Source: The Atlantic

Twenty Two Words («vingt-deux mots») s’appelle comme ça parce qu’au départ, tous les posts publiés contenaient exactement 22 mots… Piper a démarré l'aventure en 2008 et, en novembre 2013, 12 millions de personnes sont passées par son site, un record.

Quelques posts du site sont à l’origine de ce succès. Partagé plus de 700.000 fois, l’article d’un bébé qui fait la sieste à côté de son bébé chien fait partie de ceux-là. Autre article culte du site, sa liste de photos de chèvres coincées sur des falaises.

Mais l’homme a le triomphe modeste. Et reste prudent sur l’hégémonie actuelle de Facebook, plateforme essentielle du partage de contenus (par exemple sur Slate.fr, Facebook représente les deux tiers du partage social contre le tiers restant pour Twitter).

Pour le créateur de 22 Words, la clé du succès, c’est de «se lever tôt et de trouver le plus de super contenu que je peux».

«Quand 22 Words a eu pour la première fois assez de succès pour me faire vivre, StumbleUpon [plateforme de partage, NDLR] était la principale source de trafic. Maintenant, c’est Facebook. Qui sait ce qui viendra après?»

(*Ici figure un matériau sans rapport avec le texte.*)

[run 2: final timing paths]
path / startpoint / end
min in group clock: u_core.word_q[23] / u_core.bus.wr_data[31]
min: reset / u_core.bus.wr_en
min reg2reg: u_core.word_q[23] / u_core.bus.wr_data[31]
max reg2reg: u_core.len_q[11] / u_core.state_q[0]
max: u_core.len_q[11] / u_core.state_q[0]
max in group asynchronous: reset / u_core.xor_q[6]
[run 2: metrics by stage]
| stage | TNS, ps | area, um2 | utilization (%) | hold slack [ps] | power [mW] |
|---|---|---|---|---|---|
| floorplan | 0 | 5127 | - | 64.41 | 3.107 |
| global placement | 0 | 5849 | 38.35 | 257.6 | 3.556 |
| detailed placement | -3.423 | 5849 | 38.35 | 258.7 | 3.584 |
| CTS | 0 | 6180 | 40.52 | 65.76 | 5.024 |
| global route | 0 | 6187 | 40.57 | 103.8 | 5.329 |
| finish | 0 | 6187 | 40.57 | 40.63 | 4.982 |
==> src/rtl/seg_s2p_receiver_pkg.sv <==
// Shared definitions for the segment shift link: state encoding, idle line
// levels and the default frame width used by both link ends.
package seg_s2p_receiver_pkg;

  typedef enum logic {
    ST_IDLE  = 1'b0,
    ST_SHIFT = 1'b1
  } state_e;

  localparam logic IDLE_SEGCLK = 1'b0;
  localparam logic IDLE_SEGDT  = 1'b0;
  localparam logic IDLE_SEGEN  = 1'b1;
  localparam logic IDLE_SEGCLR = 1'b1;

  localparam int unsigned SEG_FRAME_WIDTH = 64;

endpackage

==> src/rtl/seg_s2p_receiver_sync_edge.sv <==
// N-stage synchronizer with registered rise/fall detect; level_o is aligned
// with the edge pulses so data can be sampled coherently with a clock edge.
module seg_s2p_receiver_sync_edge #(
  parameter int unsigned STAGES  = 2,
  parameter logic        RST_VAL = 1'b0
) (
  input  logic clk,
  input  logic rst,
  input  logic d_i,
  output logic level_o,
  output logic rise_o,
  output logic fall_o
);

  logic [STAGES-1:0] sync_q;
  logic              hist_q;
  logic              rise_q;
  logic              fall_q;

  always_ff @(posedge clk) begin
    if (rst) begin
      sync_q <= {STAGES{RST_VAL}};
      hist_q <= RST_VAL;
      rise_q <= 1'b0;
      fall_q <= 1'b0;
    end else begin
      sync_q <= {sync_q[STAGES-2:0], d_i};
      hist_q <= sync_q[STAGES-1];
      rise_q <= sync_q[STAGES-1] & ~hist_q;
      fall_q <= ~sync_q[STAGES-1] & hist_q;
    end
  end

  assign level_o = hist_q;
  assign rise_o  = rise_q;
  assign fall_o  = fall_q;

endmodule

==> src/rtl/seg_s2p_receiver.sv <==
// Serial-to-parallel receiver for the 4-wire segment shift link: rebuilds
// WIDTH-bit frames and flags short, long and stalled frames.
module seg_s2p_receiver
  import seg_s2p_receiver_pkg::*;
#(
  parameter int unsigned WIDTH       = SEG_FRAME_WIDTH,
  parameter int unsigned SYNC_STAGES = 2,
  parameter int unsigned TIMEOUT     = 1024
) (
  input  logic                       clk,
  input  logic                       rst,
  input  logic                       SEGCLK,
  input  logic                       SEGDT,
  input  logic                       SEGEN,
  input  logic                       SEGCLR,
  output logic [WIDTH-1:0]           data,
  output logic                       data_valid,
  output logic                       frame_err,
  output logic [$clog2(WIDTH+1)-1:0] bit_cnt,
  output logic                       busy
);

  localparam int unsigned CW = $clog2(WIDTH + 1);
  localparam int unsigned TW = $clog2(TIMEOUT + 1);

  logic clk_lvl, clk_rise, clk_fall;
  logic dt_lvl, dt_rise, dt_fall;
  logic en_lvl, en_rise, en_fall;
  logic clr_lvl, clr_rise, clr_fall;
  logic unused_sync;

  seg_s2p_receiver_sync_edge #(.STAGES(SYNC_STAGES), .RST_VAL(IDLE_SEGCLK)) u_sync_clk (
    .clk(clk), .rst(rst), .d_i(SEGCLK), .level_o(clk_lvl), .rise_o(clk_rise), .fall_o(clk_fall)
  );
  seg_s2p_receiver_sync_edge #(.STAGES(SYNC_STAGES), .RST_VAL(IDLE_SEGDT)) u_sync_dt (
    .clk(clk), .rst(rst), .d_i(SEGDT), .level_o(dt_lvl), .rise_o(dt_rise), .fall_o(dt_fall)
  );
  seg_s2p_receiver_sync_edge #(.STAGES(SYNC_STAGES), .RST_VAL(IDLE_SEGEN)) u_sync_en (
    .clk(clk), .rst(rst), .d_i(SEGEN), .level_o(en_lvl), .rise_o(en_rise), .fall_o(en_fall)
  );
  seg_s2p_receiver_sync_edge #(.STAGES(SYNC_STAGES), .RST_VAL(IDLE_SEGCLR)) u_sync_clr (
    .clk(clk), .rst(rst), .d_i(SEGCLR), .level_o(clr_lvl), .rise_o(clr_rise), .fall_o(clr_fall)
  );

  assign unused_sync = ^{clk_lvl, clk_fall, dt_rise, dt_fall, en_lvl, en_fall, clr_rise, clr_fall};

  state_e            state_q, state_d;
  logic [WIDTH-1:0]  shift_q, shift_d;
  logic [WIDTH-1:0]  data_q, data_d;
  logic [CW-1:0]     cnt_q, cnt_d;
  logic [TW-1:0]     to_q, to_d;
  logic              ovf_q, ovf_d;
  logic              pend_ok_q, pend_ok_d;
  logic              pend_err_q, pend_err_d;
  logic              dv_q, fe_q;

  always_ff @(posedge clk) begin
    if (rst) begin
      state_q    <= ST_IDLE;
      shift_q    <= '0;
      data_q     <= '0;
      cnt_q      <= '0;
      to_q       <= '0;
      ovf_q      <= 1'b0;
      pend_ok_q  <= 1'b0;
      pend_err_q <= 1'b0;
      dv_q       <= 1'b0;
      fe_q       <= 1'b0;
    end else begin
      state_q    <= state_d;
      shift_q    <= shift_d;
      data_q     <= data_d;
      cnt_q      <= cnt_d;
      to_q       <= to_d;
      ovf_q      <= ovf_d;
      pend_ok_q  <= pend_ok_d;
      pend_err_q <= pend_err_d;
      dv_q       <= pend_ok_q;
      fe_q       <= pend_err_q;
    end
  end

  // Event priority: clear level > frame end > timeout > shift clock.
  always_comb begin
    state_d    = state_q;
    shift_d    = shift_q;
    data_d     = data_q;
    cnt_d      = cnt_q;
    to_d       = to_q;
    ovf_d      = ovf_q;
    pend_ok_d  = 1'b0;
    pend_err_d = 1'b0;

    if (!clr_lvl) begin
      state_d = ST_IDLE;
      shift_d = '0;
      cnt_d   = '0;
      ovf_d   = 1'b0;
      to_d    = '0;
    end else if (en_rise) begin
      // A shift clock coinciding with the frame end is dropped here.
      if (state_q == ST_SHIFT) begin
        state_d = ST_IDLE;
        cnt_d   = '0;
        ovf_d   = 1'b0;
        to_d    = '0;
        if (cnt_q == CW'(WIDTH) && !ovf_q) begin
          data_d    = shift_q;
          pend_ok_d = 1'b1;
        end else begin
          pend_err_d = 1'b1;
        end
      end
    end else if (state_q == ST_SHIFT && to_q == TW'(TIMEOUT - 1)) begin
      state_d    = ST_IDLE;
      cnt_d      = '0;
      ovf_d      = 1'b0;
      to_d       = '0;
      pend_err_d = 1'b1;
    end else if (clk_rise) begin
      to_d = '0;
      if (state_q == ST_IDLE) begin
        state_d = ST_SHIFT;
        shift_d = WIDTH'(dt_lvl);
        cnt_d   = CW'(1);
        ovf_d   = 1'b0;
      end else if (cnt_q == CW'(WIDTH)) begin
        ovf_d = 1'b1;
      end else begin
        shift_d = {shift_q[WIDTH-2:0], dt_lvl};
        cnt_d   = cnt_q + CW'(1);
      end
    end else if (state_q == ST_SHIFT) begin
      to_d = to_q + TW'(1);
    end
  end

  assign data       = data_q;
  assign data_valid = dv_q;
  assign frame_err  = fe_q;
  assign bit_cnt    = cnt_q;
  assign busy       = (state_q == ST_SHIFT);

endmodule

Quand on lui demande comment il choisit le contenu, il répond tout simplement:

«Avec mes tripes.»

La critique fréquemment faite à ces sites étant d’aspirer le contenu produit ailleurs pour en faire leur trafic, Abraham Piper explique:

«Heureusement, le trafic web n’est pas un jeu à somme nulle. Je ne détourne pas des visites d’une artiste postant ses tableaux –j’augmente ses visites (parfois spectaculairement) parce que tous ceux qui voient mon article peuvent cliquer [sur la source initiale, NDLR] et en voir plus sur son site. Et pratiquement tous ceux qui cliquent n’auraient pas visité son site ou n’en auraient peut-être même pas connu l’existence autrement.»

Autre exemple d’usine à clics gérée par une personne isolée, qui illustre plutôt le côté obscur du web: ViralNova, créé en mai 2013, a comme stricte spécialisation «tout ce qui vous fera cliquer et partager» ses articles, écrit The Wire, qui a révélé début décembre l’identité du geek derrière la chose que certains décrivent comme «le pire site de l’Internet».

Pour situer un peu l’univers éditorial, prenons un exemple concret: ViralNova a publié les photos d’une chienne morte sur la chaussée, gisant aux côtés de sa petite sœur chienne qui ne voulait pas la quitter. Le titre (élément-clé qui depuis les réseaux pousse l’internaute à cliquer pour découvrir le contenu) était:

«Je n’ai jamais rien vu d’aussi poignant de ma vie. Mais c’est absolument magnifique en même temps.»

Tout comme UpWorthy, Twenty Two Words et d'autres, ViralNova vise, pour reprendre l'analyse du Guardian, «ce que le co-fondateur d'Upworthy a appelé “le réseau en recherche de sens” pour le distinguer du “réseau qui s'ennuie au boulot” que BuzzFeed a en vue». Comprendre: une décharge d'émotions brutes, non filtrées; de la vidéo, de la photo ou du texte qui font chialer.

Selon The Wire, ce petit site qui était en bas de liste des 500.000 sites web les plus populaires au monde (classement Alexa) est à présent… 1.685e. Pas trop mal pour un mec tout seul.

Scott DeLong, jeune consultant en SEO et webdesigner dans l’Ohio, est à l’origine du projet. Véritable mercenaire du clic, DeLong s’est occupé de sites à contenu violent ou porno par le passé, expliquant par exemple qu’il souhaitait «capitaliser sur la folie croissante autour des vidéos d’accidents».

DeLong a aussi créé des sites de social gaming ou des «sites de lien», un simili YouTube et un simili MySpace, revendant extrêmement cher à chaque fois ces sites développés avec des moyens dérisoires. Le jeune consultant s’est ensuite lancé dans le business du site chrétien, plus par opportunité commerciale qu’en raison d’une crise existentielle. Il est aujourd’hui millionnaire.